> EXERCISE REQUIREMENTS: Each entry below is to be copied verbatim.
◆ ◆ ◆
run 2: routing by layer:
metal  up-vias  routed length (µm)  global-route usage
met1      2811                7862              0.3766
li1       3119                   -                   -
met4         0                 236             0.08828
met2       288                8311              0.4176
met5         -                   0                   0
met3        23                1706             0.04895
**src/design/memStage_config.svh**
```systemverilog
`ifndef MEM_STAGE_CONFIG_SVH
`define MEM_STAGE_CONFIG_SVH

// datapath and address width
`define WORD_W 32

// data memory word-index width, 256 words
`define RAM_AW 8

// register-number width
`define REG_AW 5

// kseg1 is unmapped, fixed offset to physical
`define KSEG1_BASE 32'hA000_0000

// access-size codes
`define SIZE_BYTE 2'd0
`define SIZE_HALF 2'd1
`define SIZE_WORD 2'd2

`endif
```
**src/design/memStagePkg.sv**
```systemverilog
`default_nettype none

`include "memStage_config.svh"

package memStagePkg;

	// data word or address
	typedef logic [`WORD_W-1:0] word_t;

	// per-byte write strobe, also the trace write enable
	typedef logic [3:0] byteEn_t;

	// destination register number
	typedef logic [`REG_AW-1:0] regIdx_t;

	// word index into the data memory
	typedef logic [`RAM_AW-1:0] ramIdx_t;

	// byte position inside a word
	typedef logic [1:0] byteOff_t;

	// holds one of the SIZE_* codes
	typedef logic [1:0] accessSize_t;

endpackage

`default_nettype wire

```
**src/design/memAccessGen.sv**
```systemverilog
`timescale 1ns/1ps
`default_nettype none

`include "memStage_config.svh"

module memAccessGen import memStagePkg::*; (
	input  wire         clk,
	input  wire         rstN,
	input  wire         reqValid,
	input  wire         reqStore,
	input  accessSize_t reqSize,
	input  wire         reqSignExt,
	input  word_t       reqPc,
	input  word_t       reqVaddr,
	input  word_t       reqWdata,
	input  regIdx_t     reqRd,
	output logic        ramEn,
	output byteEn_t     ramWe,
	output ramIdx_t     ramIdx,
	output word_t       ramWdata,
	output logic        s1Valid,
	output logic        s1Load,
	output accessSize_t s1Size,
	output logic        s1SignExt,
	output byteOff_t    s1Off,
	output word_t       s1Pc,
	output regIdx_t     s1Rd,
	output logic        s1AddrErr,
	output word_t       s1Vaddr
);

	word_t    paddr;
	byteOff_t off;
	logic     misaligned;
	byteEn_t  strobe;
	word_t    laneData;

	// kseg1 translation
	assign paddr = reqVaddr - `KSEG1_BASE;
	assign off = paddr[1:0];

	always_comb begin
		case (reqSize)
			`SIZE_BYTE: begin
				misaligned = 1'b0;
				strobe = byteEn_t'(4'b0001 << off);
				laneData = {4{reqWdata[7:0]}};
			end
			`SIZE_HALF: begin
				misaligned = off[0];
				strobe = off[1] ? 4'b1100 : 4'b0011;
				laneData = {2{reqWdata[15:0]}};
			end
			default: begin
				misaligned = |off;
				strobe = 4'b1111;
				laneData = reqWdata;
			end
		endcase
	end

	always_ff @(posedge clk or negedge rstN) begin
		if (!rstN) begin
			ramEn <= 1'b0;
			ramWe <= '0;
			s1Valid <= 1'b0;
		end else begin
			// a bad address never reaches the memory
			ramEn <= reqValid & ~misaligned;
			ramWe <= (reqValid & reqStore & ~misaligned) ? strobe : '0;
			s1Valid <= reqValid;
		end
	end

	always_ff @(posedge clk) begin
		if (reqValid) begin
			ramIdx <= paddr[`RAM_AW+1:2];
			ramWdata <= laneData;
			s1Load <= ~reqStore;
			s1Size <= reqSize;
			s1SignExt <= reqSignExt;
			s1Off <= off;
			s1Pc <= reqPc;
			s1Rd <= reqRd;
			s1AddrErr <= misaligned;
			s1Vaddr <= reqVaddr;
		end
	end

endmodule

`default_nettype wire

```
◆ ◆ ◆
> TASK OUTPUT:
run 2: routing by layer:
metal  up-vias  routed length (µm)  global-route usage
met1      2811                7862              0.3766
li1       3119                   -                   -
met4         0                 236             0.08828
met2       288                8311              0.4176
met5         -                   0                   0
met3        23                1706             0.04895
**src/design/memStage_config.svh**
```systemverilog
`ifndef MEM_STAGE_CONFIG_SVH
`define MEM_STAGE_CONFIG_SVH

// datapath and address width
`define WORD_W 32

// data memory word-index width, 256 words
`define RAM_AW 8

// register-number width
`define REG_AW 5

// kseg1 is unmapped, fixed offset to physical
`define KSEG1_BASE 32'hA000_0000

// access-size codes
`define SIZE_BYTE 2'd0
`define SIZE_HALF 2'd1
`define SIZE_WORD 2'd2

`endif
```
**src/design/memStagePkg.sv**
```systemverilog
`default_nettype none

`include "memStage_config.svh"

package memStagePkg;

	// data word or address
	typedef logic [`WORD_W-1:0] word_t;

	// per-byte write strobe, also the trace write enable
	typedef logic [3:0] byteEn_t;

	// destination register number
	typedef logic [`REG_AW-1:0] regIdx_t;

	// word index into the data memory
	typedef logic [`RAM_AW-1:0] ramIdx_t;

	// byte position inside a word
	typedef logic [1:0] byteOff_t;

	// holds one of the SIZE_* codes
	typedef logic [1:0] accessSize_t;

endpackage

`default_nettype wire

```
**src/design/memAccessGen.sv**
```systemverilog
`timescale 1ns/1ps
`default_nettype none

`include "memStage_config.svh"

module memAccessGen import memStagePkg::*; (
	input  wire         clk,
	input  wire         rstN,
	input  wire         reqValid,
	input  wire         reqStore,
	input  accessSize_t reqSize,
	input  wire         reqSignExt,
	input  word_t       reqPc,
	input  word_t       reqVaddr,
	input  word_t       reqWdata,
	input  regIdx_t     reqRd,
	output logic        ramEn,
	output byteEn_t     ramWe,
	output ramIdx_t     ramIdx,
	output word_t       ramWdata,
	output logic        s1Valid,
	output logic        s1Load,
	output accessSize_t s1Size,
	output logic        s1SignExt,
	output byteOff_t    s1Off,
	output word_t       s1Pc,
	output regIdx_t     s1Rd,
	output logic        s1AddrErr,
	output word_t       s1Vaddr
);

	word_t    paddr;
	byteOff_t off;
	logic     misaligned;
	byteEn_t  strobe;
	word_t    laneData;

	// kseg1 translation
	assign paddr = reqVaddr - `KSEG1_BASE;
	assign off = paddr[1:0];

	always_comb begin
		case (reqSize)
			`SIZE_BYTE: begin
				misaligned = 1'b0;
				strobe = byteEn_t'(4'b0001 << off);
				laneData = {4{reqWdata[7:0]}};
			end
			`SIZE_HALF: begin
				misaligned = off[0];
				strobe = off[1] ? 4'b1100 : 4'b0011;
				laneData = {2{reqWdata[15:0]}};
			end
			default: begin
				misaligned = |off;
				strobe = 4'b1111;
				laneData = reqWdata;
			end
		endcase
	end

	always_ff @(posedge clk or negedge rstN) begin
		if (!rstN) begin
			ramEn <= 1'b0;
			ramWe <= '0;
			s1Valid <= 1'b0;
		end else begin
			// a bad address never reaches the memory
			ramEn <= reqValid & ~misaligned;
			ramWe <= (reqValid & reqStore & ~misaligned) ? strobe : '0;
			s1Valid <= reqValid;
		end
	end

	always_ff @(posedge clk) begin
		if (reqValid) begin
			ramIdx <= paddr[`RAM_AW+1:2];
			ramWdata <= laneData;
			s1Load <= ~reqStore;
			s1Size <= reqSize;
			s1SignExt <= reqSignExt;
			s1Off <= off;
			s1Pc <= reqPc;
			s1Rd <= reqRd;
			s1AddrErr <= misaligned;
			s1Vaddr <= reqVaddr;
		end
	end

endmodule

`default_nettype wire

```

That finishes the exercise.